This definition primarily includes daily or short-term operational routines that may involve the replacement of faulty devices, tuning of air conditioning, tilting antennas, fixing optical cable attenuation, and many other activities typically coordinated by network, data center, or IT operations teams. However, all these activities may not provide significant help if the capacity of the digital infrastructure is insufficient or not being utilized optimally.
That’s why telecoms and IT organizations typically have strategic planning units or task forces responsible for optimizing, expanding, and modernizing their digital infrastructure to streamline daily operations and enable the optimal functioning of the services being provided. To accomplish all this, two long-term impactful activities are necessary: capacity management and capacity planning. Furthermore, it’s crucial to consider both business decisions and the requirements of existing services (standard operations).
Business decisions directly impact the capacity of the underlying digital infrastructure. This can be illustrated with the following example: suppose a CSP (Cloud Service Provider) is planning to launch a new cloud file storage service. In this scenario, the capacity of the data storage systems must be upgraded to accommodate the data of customers. The capacity planning process answers the question, “How much data storage is required?”

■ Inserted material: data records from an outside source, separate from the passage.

File: design/flow/config.mk
export PLATFORM = sky130hd
export DESIGN_NAME = ALU_32bit
export DESIGN_NICKNAME = ALU_32bit
export VERILOG_FILES = /design/flow/design.v
export SDC_FILE = /design/flow/constraint.sdc
export NUM_CORES = 4
export LEC_CHECK = 1
export CORE_UTILIZATION = 50
File: design/flow/run.sh
#!/bin/bash
# OpenROAD 26Q1-2900-gdf79404cd8, Yosys 0.63+post, stock flow scripts
make -C /OpenROAD-flow-scripts/flow DESIGN_CONFIG=/design/flow/config.mk WORK_HOME=/design/flow/orfs finish
File: design/flow/constraint.sdc
current_design ALU_32bit

set clk_period 19.0
set clk_io_pct 0.2

create_clock -name clk0 -period $clk_period

set non_clock_inputs [all_inputs -no_clocks]
set_input_delay [expr $clk_period * $clk_io_pct] -clock clk0 $non_clock_inputs
set_output_delay [expr $clk_period * $clk_io_pct] -clock clk0 [all_outputs]
File: design/flow/design.v
module ALU_32bit(
    input [3:0] opcode,
    input [31:0] a,
    input [31:0] b,
    input [4:0] shift,
    output reg [31:0] f,
    output reg zero_flag
);
parameter Add = 4'b0000, Sub = 4'b0001, Mul = 4'b0010, SLT = 4'b0011, Shift_left = 4'b0100, XORI = 4'b0110;
always @(*) begin
    case(opcode)
        Add: f <= a + b;
        Sub: f <= a - b;
        Mul: f <= a * b;
        SLT: f <= (a < b) ? 32'b1 : 32'b0;
        Shift_left: f <= a << shift;
        XORI: f <= a ^ b;
        default: f <= 32'b0;
    endcase
    zero_flag <= (f == 32'b0) ? 1 : 0;
end
endmodule
==> notes.md <==
Status on the layout run. Entering global routing, the biggest net connects 49 pins. Final-layout clock buffer total landed at 0. Proportion of layout cells with a drive suffix above 1 landed at 5.26%. The run finished with clean final reports. The area recorded from the Yosys report for this design is 22400 um^2. Static timing analysis puts the maximum clock frequency at 0.0600 GHz. Remaining antenna violation count landed at 0. The flow measured a signed area growth from synthesis to layout of 7.71%. According to the cell report, flip-flops and latches in the layout number 0. Hold-critical path depth landed at 5. At the end of routability-driven placement, the weighted congestion stood at 1.04. The worst setup path is launched from a primary input. Time the worst path needs with I/O delays and setup landed at 16.66 ns.

Tally of max-capacitance violations landed at 0. After legalization and detailed placement, the total HPWL measured 67800 um. Horizontal die dimension landed at 213 um. Largest incremental delay on the critical path landed at 0.87 ns. The layout report lists the combined flip-flop and latch area as 0 um^2. Average wire per standard cell landed at 25.8 um. Headroom to the max-slew limit came out at 27.9%. In this run the mean area of a mapped cell was 8.14 um^2.

Sum of overflow across all layers after global routing landed at 0. The total area inside the core boundary comes to 44100 um^2. Boundary pin count landed at 106. Overall via count from detail_route landed at 20200. Max-slew check failures listed in the final report amount to 0. Count of tool warnings landed at 63. The final timing report counts setup violations totalling 0. The synthesized netlist contains 84 unique library cells.

Critical path required time landed at 15.20 ns. Sum of negative setup slack landed at 0 ns. The OpenROAD report gives the critical path a data arrival time of 12.86 ns. Die height landed at 213 um. Count of yosys warnings during synthesis landed at 1. Combined area of all synthesized cells landed at 22400 um^2. On the critical path, the stage with the largest delay is an instance of clkdlybuf4s50_1.

The most critical hold endpoint after final layout shows a slack of 8.90 ns. For the pin with the worst max-slew slack, the measured transition is 1.08 ns. Share of the cycle needed by the critical path after routing landed at 87.7%. Wire length of the first global-routing pass landed at 130000 um. Setup fix buffers added after clock tree synthesis landed at 0. Once iteration 0 of detailed routing completed, the report listed 1614 DRC markers.

Summing the sequential cell areas from Yosys gives 0% of the chip area. Area of the chip landed at 45600 um^2. Summed over all routing layers, the global router reports a total usage of 41.4%. By startpoint and endpoint, the worst setup path is classified as in2out.

Placed standard-cell area landed at 24100 um^2. The cell count after synthesis came out at 2746. The script logs the ratio of routed vias to standard cells as 6.03. Via count of the first global-routing pass landed at 20500. Port buffering added 106 buffers. Hold buffer count at cts landed at 0. Per STA, the library cell used most along the worst path is fa_1.

Per the Yosys statistics, synthesis produced 2746 cells. The worst setup path is captured at a primary output. For reference, the placement row count at floorplan is 77. The initial antenna violation count is 2.

Maximum fanout along the worst path landed at 15. For this configuration, the core starts out at a cell density of 50.7%. Post-CTS repair ended up resizing 0 cells. Setup repair after global routing left no endpoint under its margin.

Number of hold violations in the final report landed at 0. Routed wire length landed at 86300 um. After detailed routing, the number of remaining DRC violations is 0.

Note that the worst hold path type here is in2out. Number of iterations in the first detailed-routing pass landed at 5. Final cell area excluding filler cells landed at 24100 um^2.
[run.sh]
#!/bin/bash
# OpenROAD 26Q1-2900-gdf79404cd8, Yosys 0.63+post, stock flow scripts
make -C /OpenROAD-flow-scripts/flow DESIGN_CONFIG=/design/flow/config.mk WORK_HOME=/design/flow/orfs finish
[constraint.sdc]
current_design PC

set clk_period 12.4
set clk_io_pct 0.2

create_clock -name clk0 -period $clk_period [get_ports {clk}]

set non_clock_inputs [all_inputs -no_clocks]
set_input_delay [expr $clk_period * $clk_io_pct] -clock clk0 $non_clock_inputs
set_output_delay [expr $clk_period * $clk_io_pct] -clock clk0 [all_outputs]
[config.mk]
export PLATFORM = sky130hd
export DESIGN_NAME = PC
export DESIGN_NICKNAME = PC
export VERILOG_FILES = /design/flow/design.v
export SDC_FILE = /design/flow/constraint.sdc
export NUM_CORES = 4
export LEC_CHECK = 1
export CORE_UTILIZATION = 50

The future needs of services that are already operational also impact the capacity of the underlying digital infrastructure. For example, standard internet access service necessitates a continual increase in the utilization of network links, particularly internet uplinks, due to the growing demand for bandwidth caused by new video streaming services and the constant influx of new customers. This is just one of many factors influencing constant capacity upgrades.
Therefore, constant attention to capacity is necessary, and this focus is known as capacity management. It is a continuous process that involves the following key activities:
- Performance monitoring and recording the performance of the digital infrastructure.
- Analyzing historical performance records and detecting performance issues.
- Optimizing the utilization of existing capacities as a result of performance analysis.
- Optimizing the utilization of existing capacities to accommodate business decisions that impact capacity requirements.
- Planning capacity expansion to meet business-driven requirements, such as the introduction of new services.
- Planning capacity expansion for ongoing services based on forecasts of the expected growth in capacity needs.
- Implementing changes in the digital infrastructure to align with the plans.
As one can observe, capacity management encompasses a wide range of activities, and this post cannot cover them all in detail. However, do check out our capacity planning blog post.
The figure below illustrates a very simplified representation of capacity management. It is an iterative process in which capacity planning plays a vital role. Any changes made to the digital infrastructure as a result of capacity planning need to be re-evaluated, and appropriate re-planning should be carried out as necessary.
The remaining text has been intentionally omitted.